Data for review START

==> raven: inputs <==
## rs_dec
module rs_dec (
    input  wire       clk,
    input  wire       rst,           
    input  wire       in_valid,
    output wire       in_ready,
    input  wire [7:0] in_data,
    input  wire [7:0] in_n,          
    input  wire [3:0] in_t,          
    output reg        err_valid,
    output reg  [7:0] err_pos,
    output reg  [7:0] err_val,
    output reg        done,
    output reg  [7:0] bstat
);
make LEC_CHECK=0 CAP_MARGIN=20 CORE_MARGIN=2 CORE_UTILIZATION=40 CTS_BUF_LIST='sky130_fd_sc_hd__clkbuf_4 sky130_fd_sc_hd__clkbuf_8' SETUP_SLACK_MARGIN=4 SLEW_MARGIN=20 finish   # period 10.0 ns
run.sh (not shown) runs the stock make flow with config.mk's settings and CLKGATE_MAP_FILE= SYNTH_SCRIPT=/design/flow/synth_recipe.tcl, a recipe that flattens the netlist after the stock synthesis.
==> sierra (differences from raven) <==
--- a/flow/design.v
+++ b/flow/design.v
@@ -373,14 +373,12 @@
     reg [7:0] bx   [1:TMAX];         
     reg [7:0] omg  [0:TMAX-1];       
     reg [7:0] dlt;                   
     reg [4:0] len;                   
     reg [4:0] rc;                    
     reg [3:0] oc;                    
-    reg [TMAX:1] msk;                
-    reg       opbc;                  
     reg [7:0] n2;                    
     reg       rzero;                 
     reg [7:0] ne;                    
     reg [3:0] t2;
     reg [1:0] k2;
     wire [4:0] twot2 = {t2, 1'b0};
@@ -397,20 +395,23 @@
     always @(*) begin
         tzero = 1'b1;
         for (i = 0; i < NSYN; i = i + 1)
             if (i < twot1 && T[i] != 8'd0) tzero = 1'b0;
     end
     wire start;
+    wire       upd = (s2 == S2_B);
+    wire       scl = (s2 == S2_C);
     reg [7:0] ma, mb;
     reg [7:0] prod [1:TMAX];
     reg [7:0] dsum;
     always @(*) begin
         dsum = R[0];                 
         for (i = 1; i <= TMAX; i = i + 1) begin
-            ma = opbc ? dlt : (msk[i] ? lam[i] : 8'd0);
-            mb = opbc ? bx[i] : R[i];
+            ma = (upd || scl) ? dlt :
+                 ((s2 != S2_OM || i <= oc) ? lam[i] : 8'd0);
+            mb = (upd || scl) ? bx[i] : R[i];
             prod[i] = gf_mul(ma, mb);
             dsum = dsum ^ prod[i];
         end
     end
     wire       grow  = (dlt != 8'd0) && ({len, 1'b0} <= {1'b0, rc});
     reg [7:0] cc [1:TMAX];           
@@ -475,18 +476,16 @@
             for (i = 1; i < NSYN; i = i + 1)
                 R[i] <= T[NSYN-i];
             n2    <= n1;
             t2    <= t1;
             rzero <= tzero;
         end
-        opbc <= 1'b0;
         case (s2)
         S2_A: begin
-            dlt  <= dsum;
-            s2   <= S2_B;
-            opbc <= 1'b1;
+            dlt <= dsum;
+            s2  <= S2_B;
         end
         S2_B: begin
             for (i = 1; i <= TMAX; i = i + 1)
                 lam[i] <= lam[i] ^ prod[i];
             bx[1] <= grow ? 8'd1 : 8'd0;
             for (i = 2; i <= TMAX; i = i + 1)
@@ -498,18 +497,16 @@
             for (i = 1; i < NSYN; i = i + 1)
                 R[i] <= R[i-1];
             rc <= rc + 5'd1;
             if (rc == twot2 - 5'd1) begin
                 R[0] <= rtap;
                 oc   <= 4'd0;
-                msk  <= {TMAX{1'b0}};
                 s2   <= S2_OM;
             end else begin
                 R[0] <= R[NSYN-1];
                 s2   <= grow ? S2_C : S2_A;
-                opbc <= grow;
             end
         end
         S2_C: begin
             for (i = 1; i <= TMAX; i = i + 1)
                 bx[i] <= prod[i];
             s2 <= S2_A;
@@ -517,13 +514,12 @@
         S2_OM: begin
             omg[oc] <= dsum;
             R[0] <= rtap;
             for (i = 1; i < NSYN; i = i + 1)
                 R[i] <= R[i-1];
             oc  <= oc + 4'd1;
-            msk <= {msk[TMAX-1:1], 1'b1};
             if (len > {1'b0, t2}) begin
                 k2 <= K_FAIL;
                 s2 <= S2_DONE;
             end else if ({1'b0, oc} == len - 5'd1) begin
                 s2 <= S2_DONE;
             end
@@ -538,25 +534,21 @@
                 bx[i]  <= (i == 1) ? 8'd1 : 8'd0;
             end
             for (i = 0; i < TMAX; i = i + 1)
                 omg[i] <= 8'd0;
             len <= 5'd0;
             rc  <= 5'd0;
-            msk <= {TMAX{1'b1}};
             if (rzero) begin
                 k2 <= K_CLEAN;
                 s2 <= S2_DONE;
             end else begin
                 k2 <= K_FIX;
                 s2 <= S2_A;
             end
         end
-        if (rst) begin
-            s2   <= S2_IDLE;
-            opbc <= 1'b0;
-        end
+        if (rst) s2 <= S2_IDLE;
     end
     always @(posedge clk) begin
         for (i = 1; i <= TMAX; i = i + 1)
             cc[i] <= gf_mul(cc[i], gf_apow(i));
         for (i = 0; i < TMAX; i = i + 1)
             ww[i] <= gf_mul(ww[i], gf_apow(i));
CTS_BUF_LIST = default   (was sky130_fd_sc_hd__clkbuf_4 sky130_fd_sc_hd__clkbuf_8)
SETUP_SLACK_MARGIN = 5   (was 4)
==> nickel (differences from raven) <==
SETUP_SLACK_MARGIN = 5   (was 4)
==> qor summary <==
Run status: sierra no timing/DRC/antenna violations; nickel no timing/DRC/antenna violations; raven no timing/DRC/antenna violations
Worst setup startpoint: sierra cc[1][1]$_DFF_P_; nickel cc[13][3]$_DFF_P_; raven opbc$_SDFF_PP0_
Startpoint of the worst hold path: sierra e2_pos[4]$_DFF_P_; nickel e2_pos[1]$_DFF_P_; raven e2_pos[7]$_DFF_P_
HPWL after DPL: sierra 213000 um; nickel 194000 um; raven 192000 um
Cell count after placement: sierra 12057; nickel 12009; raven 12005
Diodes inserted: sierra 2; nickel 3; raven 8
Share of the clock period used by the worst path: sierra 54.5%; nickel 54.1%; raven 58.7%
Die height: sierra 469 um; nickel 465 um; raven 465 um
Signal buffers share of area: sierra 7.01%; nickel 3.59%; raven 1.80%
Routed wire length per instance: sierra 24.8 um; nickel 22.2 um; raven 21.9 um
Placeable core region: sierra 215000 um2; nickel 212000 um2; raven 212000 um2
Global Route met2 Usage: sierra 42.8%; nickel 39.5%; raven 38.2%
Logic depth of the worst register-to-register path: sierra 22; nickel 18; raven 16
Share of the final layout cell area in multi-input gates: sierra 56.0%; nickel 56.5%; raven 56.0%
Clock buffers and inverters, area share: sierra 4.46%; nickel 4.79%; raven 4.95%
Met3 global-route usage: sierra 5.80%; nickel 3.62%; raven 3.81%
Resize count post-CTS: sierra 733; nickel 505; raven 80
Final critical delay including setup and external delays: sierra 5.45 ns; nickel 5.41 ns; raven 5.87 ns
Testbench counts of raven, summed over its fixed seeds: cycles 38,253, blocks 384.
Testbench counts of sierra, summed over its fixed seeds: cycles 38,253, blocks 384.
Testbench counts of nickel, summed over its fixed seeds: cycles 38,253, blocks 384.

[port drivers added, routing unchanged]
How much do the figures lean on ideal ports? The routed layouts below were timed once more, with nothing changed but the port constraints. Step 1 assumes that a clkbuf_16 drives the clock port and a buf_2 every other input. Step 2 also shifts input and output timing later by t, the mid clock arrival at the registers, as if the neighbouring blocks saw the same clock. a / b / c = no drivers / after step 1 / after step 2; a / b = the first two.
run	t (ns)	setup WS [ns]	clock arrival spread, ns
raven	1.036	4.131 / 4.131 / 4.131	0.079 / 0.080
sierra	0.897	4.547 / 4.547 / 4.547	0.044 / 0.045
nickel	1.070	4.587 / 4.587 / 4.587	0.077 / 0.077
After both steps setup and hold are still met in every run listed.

Data for review END
Data for review START

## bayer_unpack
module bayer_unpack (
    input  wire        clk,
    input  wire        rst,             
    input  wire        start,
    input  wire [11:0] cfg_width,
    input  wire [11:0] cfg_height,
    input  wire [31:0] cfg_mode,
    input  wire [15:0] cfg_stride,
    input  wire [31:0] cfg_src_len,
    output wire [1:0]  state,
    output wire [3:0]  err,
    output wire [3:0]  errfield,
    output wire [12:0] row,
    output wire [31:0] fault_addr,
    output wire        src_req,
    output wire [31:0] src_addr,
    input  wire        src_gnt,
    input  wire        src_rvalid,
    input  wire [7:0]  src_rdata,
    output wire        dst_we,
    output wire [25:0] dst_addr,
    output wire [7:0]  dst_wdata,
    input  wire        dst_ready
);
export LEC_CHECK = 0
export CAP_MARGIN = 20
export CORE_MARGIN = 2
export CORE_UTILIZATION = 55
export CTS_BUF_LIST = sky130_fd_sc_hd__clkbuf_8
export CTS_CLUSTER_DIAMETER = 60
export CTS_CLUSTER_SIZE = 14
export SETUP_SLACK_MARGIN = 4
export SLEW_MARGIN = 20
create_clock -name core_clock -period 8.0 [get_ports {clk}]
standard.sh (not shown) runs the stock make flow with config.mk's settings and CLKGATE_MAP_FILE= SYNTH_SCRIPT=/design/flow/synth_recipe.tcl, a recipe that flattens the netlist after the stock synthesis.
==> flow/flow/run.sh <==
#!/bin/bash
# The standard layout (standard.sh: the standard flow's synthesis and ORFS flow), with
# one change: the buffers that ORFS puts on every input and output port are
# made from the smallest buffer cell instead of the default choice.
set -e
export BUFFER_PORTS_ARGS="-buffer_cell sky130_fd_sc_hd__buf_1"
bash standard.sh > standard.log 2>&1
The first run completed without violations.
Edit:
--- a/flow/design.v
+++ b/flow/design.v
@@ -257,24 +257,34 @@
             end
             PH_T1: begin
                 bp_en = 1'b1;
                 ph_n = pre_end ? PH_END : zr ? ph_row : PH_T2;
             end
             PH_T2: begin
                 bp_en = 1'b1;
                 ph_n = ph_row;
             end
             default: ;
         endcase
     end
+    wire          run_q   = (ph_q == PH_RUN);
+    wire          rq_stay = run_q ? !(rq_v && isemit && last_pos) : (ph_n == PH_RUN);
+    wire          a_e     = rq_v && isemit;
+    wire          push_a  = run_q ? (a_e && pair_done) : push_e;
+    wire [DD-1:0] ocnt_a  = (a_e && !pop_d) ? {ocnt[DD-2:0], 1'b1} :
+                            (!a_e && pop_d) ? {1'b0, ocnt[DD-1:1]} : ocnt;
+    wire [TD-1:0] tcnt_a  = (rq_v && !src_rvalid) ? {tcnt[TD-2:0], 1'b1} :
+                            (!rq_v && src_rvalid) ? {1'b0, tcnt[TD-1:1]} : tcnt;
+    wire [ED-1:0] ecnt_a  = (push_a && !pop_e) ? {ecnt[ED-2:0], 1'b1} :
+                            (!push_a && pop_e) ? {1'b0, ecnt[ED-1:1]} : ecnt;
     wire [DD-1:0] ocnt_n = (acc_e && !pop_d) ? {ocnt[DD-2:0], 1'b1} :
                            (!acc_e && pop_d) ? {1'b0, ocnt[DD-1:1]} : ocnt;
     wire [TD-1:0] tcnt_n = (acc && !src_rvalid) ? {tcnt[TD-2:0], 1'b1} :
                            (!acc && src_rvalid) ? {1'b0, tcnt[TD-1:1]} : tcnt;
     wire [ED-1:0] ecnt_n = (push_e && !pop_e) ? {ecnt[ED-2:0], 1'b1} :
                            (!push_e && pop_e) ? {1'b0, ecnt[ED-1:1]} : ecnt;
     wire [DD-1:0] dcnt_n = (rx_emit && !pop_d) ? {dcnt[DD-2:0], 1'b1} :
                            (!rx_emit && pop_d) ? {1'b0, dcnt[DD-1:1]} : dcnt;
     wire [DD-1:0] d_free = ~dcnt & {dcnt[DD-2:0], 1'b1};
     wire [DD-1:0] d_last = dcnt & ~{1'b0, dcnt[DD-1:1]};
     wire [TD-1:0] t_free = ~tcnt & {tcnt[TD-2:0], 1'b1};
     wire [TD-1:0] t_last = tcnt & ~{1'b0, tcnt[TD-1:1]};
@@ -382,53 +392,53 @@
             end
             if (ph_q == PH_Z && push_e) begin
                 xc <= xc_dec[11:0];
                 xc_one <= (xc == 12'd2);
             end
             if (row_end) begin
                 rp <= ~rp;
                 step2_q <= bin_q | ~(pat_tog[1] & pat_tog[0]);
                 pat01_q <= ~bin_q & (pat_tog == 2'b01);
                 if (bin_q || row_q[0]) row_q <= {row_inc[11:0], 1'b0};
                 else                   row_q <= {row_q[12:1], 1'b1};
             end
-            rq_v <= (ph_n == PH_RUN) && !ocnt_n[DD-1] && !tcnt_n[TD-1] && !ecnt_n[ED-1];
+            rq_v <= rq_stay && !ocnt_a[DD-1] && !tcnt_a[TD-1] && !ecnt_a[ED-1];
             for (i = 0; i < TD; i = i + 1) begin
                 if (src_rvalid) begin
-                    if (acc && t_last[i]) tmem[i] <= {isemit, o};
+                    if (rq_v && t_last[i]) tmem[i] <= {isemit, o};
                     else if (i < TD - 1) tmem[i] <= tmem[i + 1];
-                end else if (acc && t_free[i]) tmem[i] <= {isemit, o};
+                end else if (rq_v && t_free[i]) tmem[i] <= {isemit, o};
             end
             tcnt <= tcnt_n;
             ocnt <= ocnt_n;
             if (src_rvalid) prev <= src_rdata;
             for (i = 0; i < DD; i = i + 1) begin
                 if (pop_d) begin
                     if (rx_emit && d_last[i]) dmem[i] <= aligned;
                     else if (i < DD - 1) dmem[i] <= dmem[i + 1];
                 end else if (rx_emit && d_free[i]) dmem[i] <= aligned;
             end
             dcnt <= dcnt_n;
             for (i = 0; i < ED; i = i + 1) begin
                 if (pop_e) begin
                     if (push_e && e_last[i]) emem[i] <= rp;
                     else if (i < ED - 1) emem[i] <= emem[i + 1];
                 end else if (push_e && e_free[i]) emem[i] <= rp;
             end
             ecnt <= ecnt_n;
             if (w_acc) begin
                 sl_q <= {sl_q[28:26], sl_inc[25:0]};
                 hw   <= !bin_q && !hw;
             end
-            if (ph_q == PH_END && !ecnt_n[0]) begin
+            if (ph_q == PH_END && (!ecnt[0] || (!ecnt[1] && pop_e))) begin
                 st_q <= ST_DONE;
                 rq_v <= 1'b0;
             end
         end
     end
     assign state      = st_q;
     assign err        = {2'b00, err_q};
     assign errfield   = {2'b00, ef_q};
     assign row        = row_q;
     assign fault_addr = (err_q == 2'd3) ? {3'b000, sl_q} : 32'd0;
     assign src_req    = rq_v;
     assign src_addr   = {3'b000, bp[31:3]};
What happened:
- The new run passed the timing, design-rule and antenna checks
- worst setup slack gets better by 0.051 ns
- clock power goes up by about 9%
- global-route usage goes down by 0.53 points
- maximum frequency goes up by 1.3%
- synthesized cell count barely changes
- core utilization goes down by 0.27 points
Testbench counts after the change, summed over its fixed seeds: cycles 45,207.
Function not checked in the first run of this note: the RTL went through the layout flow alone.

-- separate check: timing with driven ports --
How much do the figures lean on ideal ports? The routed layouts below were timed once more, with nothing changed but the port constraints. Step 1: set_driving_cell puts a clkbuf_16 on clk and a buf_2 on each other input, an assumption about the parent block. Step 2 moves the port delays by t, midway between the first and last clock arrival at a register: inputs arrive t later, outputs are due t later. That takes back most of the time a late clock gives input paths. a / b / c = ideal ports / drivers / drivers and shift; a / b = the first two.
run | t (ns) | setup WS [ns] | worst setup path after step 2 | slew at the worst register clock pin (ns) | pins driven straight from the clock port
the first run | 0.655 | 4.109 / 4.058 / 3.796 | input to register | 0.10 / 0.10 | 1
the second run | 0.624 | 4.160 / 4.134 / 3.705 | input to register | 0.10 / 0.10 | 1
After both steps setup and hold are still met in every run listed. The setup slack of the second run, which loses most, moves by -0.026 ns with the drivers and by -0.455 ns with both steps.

Data for review END

Task item: Copy the lines above exactly, beginning at the line that has "else if (i < TD" and stopping after the line that has "dcnt <= dcnt_n;", and omit the rest.

Answer section:
                     else if (i < TD - 1) tmem[i] <= tmem[i + 1];
-                end else if (acc && t_free[i]) tmem[i] <= {isemit, o};
+                end else if (rq_v && t_free[i]) tmem[i] <= {isemit, o};
             end
             tcnt <= tcnt_n;
             ocnt <= ocnt_n;
             if (src_rvalid) prev <= src_rdata;
             for (i = 0; i < DD; i = i + 1) begin
                 if (pop_d) begin
                     if (rx_emit && d_last[i]) dmem[i] <= aligned;
                     else if (i < DD - 1) dmem[i] <= dmem[i + 1];
                 end else if (rx_emit && d_free[i]) dmem[i] <= aligned;
             end
             dcnt <= dcnt_n;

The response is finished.